_YOUR ASSIGNMENT:_ Among the records below, find the lines that hold the word "through" and report how many there are, with no other words.

_PROVIDED DATA:_
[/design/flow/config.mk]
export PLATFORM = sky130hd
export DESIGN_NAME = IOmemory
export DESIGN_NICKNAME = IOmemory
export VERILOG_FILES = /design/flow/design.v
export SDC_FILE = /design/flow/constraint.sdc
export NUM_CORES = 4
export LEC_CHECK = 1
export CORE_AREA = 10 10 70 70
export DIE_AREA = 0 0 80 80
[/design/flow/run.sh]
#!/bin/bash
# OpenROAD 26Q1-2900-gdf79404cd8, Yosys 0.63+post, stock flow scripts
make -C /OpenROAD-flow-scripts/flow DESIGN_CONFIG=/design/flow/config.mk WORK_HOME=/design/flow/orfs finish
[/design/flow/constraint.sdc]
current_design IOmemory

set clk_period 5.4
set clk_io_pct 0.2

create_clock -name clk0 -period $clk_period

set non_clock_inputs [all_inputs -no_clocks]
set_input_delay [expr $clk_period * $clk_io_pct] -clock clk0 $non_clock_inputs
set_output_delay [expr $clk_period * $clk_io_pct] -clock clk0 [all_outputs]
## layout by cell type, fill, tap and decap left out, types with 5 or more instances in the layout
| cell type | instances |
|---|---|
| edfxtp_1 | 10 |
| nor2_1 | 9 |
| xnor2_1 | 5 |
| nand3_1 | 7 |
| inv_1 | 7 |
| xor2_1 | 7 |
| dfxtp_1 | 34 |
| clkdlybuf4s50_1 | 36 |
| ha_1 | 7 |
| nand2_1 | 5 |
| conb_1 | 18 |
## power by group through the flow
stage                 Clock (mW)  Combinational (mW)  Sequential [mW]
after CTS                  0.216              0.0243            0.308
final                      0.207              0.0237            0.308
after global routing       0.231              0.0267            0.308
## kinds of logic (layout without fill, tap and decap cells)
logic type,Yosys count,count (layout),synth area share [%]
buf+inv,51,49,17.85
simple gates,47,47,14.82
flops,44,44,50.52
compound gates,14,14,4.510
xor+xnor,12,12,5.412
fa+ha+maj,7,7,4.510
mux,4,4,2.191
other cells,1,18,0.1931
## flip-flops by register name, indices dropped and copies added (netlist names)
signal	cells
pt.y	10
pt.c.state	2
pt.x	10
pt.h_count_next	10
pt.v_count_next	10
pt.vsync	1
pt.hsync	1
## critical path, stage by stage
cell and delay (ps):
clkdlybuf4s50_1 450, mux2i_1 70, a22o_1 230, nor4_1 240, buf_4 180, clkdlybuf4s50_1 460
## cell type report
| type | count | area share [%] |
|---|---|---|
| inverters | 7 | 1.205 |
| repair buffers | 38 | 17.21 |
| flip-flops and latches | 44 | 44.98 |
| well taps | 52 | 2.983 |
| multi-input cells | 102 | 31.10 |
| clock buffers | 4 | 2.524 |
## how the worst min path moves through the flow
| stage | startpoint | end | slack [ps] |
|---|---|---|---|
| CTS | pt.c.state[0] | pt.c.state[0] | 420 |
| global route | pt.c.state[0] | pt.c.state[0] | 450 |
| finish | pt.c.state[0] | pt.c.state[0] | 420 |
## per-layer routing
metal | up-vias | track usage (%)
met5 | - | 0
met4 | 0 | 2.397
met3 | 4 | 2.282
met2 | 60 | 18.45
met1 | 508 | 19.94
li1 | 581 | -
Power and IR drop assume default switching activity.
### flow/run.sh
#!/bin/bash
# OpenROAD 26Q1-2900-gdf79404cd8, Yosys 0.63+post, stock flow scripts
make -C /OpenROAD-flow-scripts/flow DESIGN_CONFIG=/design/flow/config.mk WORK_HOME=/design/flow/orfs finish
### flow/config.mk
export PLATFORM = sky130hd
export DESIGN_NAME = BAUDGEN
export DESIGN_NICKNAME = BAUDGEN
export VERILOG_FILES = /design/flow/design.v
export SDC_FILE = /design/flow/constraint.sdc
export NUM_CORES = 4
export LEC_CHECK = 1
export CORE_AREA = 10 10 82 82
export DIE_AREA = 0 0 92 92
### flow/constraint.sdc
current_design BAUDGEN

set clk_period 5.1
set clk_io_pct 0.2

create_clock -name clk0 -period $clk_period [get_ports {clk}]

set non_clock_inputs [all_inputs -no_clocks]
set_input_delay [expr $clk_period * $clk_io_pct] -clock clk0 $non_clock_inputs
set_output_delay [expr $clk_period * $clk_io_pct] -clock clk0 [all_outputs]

---

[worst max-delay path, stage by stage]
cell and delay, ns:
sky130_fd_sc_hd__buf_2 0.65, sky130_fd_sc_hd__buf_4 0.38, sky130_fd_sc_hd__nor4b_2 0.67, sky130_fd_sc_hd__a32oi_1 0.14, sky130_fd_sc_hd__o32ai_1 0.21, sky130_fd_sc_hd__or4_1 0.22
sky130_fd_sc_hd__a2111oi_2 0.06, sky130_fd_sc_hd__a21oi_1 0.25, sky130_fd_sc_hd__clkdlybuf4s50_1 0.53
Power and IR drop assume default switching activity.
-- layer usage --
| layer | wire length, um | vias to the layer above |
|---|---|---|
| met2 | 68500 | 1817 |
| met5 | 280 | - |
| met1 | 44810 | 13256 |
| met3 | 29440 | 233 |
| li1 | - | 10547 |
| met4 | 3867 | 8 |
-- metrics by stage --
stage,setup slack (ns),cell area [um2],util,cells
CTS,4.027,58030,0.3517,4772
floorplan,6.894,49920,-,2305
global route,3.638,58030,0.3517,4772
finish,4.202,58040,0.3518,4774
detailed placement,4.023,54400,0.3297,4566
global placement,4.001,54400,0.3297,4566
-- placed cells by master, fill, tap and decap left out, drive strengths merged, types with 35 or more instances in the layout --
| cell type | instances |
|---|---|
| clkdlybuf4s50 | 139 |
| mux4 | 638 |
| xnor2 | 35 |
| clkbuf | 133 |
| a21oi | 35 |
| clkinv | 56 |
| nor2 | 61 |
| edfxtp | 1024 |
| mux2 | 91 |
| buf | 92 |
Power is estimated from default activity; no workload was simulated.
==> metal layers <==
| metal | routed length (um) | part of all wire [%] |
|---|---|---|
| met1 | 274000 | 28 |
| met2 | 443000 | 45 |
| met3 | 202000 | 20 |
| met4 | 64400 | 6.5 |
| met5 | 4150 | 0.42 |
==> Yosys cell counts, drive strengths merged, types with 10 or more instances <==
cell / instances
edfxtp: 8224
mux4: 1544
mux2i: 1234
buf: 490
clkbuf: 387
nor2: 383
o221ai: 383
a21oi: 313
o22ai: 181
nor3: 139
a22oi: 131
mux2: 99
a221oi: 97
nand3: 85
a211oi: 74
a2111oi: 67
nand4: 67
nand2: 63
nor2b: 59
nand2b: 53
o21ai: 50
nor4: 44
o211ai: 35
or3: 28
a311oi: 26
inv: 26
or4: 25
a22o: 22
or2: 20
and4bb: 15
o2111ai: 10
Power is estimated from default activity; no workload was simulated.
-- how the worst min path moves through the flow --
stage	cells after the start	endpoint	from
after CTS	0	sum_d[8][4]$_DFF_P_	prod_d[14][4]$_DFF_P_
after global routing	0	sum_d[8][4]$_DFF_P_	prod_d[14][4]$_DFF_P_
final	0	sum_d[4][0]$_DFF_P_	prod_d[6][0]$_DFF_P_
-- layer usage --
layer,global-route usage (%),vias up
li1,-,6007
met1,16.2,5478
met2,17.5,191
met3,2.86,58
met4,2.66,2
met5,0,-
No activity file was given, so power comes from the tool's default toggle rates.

---

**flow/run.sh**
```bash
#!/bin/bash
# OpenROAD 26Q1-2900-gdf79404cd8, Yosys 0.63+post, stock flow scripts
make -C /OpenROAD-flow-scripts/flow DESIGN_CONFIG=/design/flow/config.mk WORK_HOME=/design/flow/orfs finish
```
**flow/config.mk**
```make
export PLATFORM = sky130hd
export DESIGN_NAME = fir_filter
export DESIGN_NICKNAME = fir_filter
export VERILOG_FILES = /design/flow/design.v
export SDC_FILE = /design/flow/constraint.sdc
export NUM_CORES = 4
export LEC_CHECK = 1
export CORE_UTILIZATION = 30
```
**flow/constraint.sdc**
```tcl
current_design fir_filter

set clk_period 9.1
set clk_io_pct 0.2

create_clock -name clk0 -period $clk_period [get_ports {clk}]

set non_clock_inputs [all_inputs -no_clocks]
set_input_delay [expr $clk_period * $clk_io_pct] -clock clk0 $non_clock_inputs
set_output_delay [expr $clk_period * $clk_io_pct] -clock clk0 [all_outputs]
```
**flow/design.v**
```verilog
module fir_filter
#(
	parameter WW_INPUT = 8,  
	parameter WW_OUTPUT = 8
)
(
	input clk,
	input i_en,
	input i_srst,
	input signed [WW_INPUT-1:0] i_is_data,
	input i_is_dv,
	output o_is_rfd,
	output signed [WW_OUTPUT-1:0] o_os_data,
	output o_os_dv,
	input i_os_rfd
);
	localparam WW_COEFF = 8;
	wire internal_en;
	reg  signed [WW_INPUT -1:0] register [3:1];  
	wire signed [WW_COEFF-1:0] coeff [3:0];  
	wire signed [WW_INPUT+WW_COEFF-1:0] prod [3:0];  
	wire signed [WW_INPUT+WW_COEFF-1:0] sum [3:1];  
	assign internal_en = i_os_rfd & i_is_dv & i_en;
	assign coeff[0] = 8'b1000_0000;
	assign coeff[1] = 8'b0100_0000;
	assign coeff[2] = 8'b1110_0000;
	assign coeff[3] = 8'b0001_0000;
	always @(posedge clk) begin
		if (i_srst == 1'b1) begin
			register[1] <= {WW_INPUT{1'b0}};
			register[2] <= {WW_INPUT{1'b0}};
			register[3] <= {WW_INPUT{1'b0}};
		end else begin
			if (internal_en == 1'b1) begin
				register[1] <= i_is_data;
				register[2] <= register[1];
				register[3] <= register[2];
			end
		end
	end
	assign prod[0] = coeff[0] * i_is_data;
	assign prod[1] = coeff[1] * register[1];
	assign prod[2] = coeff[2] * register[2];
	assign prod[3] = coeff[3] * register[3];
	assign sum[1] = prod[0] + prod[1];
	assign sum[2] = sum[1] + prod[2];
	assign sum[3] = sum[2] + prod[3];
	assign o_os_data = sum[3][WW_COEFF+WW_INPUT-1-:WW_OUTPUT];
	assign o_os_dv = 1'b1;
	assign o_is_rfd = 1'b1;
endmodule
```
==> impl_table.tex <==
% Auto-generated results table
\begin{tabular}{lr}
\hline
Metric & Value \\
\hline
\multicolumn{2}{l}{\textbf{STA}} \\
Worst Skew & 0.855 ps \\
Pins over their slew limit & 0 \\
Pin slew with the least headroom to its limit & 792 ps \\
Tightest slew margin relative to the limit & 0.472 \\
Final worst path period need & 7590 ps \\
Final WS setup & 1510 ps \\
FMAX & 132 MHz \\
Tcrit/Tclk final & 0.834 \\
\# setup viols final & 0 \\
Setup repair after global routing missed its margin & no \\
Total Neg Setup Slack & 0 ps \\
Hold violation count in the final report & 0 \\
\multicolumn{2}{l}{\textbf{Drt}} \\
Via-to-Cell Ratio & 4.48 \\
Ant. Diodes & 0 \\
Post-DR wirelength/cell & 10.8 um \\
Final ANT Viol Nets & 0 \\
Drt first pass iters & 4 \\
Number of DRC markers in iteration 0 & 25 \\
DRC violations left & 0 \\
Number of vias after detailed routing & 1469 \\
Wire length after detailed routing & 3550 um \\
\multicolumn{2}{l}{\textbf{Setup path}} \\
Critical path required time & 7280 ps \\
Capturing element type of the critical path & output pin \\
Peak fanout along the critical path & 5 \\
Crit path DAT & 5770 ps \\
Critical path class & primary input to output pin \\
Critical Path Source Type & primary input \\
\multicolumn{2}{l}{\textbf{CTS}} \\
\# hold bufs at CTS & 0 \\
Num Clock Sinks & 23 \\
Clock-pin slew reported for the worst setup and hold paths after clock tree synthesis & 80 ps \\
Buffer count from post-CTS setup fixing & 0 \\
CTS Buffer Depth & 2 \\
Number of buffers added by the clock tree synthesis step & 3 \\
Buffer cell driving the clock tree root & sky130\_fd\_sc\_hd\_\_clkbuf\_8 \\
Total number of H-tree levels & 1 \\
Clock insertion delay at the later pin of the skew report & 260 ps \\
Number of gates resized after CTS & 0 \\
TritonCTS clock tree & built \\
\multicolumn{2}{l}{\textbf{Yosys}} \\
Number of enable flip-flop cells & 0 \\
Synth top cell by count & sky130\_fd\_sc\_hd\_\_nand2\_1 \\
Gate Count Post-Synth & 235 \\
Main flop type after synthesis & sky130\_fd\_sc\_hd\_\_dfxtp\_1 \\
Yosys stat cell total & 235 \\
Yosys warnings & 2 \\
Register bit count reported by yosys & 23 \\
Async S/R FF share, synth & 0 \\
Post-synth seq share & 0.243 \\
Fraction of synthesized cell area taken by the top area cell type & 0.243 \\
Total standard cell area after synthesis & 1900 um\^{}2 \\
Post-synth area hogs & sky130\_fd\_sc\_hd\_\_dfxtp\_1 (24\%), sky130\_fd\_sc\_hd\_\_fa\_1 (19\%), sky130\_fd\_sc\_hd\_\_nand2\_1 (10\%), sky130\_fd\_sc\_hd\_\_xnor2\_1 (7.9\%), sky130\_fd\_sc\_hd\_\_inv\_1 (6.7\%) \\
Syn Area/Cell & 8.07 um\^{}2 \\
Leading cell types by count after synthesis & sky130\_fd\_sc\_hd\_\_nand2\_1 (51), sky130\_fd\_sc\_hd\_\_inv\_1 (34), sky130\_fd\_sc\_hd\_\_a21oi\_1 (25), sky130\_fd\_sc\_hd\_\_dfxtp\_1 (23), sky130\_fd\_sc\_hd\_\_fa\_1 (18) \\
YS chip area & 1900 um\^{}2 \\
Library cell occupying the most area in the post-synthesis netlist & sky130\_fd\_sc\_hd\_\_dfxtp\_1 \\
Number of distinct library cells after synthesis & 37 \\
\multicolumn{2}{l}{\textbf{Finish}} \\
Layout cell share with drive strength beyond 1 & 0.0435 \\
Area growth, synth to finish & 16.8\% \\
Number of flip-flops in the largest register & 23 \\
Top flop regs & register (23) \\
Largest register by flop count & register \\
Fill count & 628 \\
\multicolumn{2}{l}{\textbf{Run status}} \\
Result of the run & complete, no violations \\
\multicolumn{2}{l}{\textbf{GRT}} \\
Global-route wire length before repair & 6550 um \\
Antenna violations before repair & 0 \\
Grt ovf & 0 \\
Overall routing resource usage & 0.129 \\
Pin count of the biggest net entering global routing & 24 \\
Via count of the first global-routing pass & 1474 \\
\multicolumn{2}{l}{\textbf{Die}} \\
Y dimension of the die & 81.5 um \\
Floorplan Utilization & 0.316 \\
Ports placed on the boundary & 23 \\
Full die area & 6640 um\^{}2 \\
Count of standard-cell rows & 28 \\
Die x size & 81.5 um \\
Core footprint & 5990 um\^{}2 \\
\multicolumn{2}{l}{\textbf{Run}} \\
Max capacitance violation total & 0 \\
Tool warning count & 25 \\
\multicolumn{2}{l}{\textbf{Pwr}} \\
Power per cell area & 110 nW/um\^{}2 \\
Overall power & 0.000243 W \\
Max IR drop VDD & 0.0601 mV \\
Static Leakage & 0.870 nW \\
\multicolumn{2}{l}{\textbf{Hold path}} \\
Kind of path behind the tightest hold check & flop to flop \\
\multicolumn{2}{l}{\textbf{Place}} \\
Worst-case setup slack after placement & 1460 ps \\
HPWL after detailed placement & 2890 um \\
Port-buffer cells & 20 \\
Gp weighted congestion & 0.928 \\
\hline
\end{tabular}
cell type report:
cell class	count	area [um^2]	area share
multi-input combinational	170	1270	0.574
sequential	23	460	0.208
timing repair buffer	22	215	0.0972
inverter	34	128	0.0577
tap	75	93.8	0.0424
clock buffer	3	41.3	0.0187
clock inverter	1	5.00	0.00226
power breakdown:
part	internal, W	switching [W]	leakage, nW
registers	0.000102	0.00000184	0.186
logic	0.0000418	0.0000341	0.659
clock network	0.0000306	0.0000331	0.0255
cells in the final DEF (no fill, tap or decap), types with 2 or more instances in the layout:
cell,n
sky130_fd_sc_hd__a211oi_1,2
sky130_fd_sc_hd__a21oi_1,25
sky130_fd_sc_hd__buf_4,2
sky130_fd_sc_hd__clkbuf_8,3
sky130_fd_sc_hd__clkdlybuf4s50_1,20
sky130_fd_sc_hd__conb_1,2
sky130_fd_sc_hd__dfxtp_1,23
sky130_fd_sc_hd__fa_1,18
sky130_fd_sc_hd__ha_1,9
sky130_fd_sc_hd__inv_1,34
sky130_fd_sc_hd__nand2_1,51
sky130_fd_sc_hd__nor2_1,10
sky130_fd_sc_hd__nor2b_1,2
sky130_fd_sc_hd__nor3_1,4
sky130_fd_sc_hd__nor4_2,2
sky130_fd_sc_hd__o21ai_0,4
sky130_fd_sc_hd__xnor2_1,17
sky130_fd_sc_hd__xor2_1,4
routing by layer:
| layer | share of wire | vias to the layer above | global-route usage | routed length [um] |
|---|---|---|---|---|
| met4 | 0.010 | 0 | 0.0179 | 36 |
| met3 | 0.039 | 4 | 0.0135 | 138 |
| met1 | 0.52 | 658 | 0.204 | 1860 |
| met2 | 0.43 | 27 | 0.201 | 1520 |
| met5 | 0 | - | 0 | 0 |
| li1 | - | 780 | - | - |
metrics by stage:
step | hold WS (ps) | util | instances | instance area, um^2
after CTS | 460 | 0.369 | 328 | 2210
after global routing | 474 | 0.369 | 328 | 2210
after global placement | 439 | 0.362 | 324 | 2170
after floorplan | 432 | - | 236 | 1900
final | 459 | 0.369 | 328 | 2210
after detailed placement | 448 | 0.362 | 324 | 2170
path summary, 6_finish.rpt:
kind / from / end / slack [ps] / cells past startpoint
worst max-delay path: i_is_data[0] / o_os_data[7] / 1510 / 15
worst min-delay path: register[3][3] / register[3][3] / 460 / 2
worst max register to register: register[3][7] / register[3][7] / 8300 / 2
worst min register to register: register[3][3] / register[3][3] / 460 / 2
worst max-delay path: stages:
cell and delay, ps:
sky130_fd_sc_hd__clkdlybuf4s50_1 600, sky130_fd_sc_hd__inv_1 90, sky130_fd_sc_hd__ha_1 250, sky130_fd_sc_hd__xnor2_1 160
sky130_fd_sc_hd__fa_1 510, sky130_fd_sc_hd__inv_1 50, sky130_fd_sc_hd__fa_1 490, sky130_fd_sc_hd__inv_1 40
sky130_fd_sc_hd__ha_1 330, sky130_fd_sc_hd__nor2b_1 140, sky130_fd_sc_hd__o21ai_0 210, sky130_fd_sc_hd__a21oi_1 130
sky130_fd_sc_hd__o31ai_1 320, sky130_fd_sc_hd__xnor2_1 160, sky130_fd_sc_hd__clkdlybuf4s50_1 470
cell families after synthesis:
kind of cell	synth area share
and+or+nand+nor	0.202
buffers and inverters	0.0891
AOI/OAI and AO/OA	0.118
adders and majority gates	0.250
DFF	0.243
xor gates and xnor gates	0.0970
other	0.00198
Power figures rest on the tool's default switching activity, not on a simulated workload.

_REPLY TO THE EXERCISE:_ 3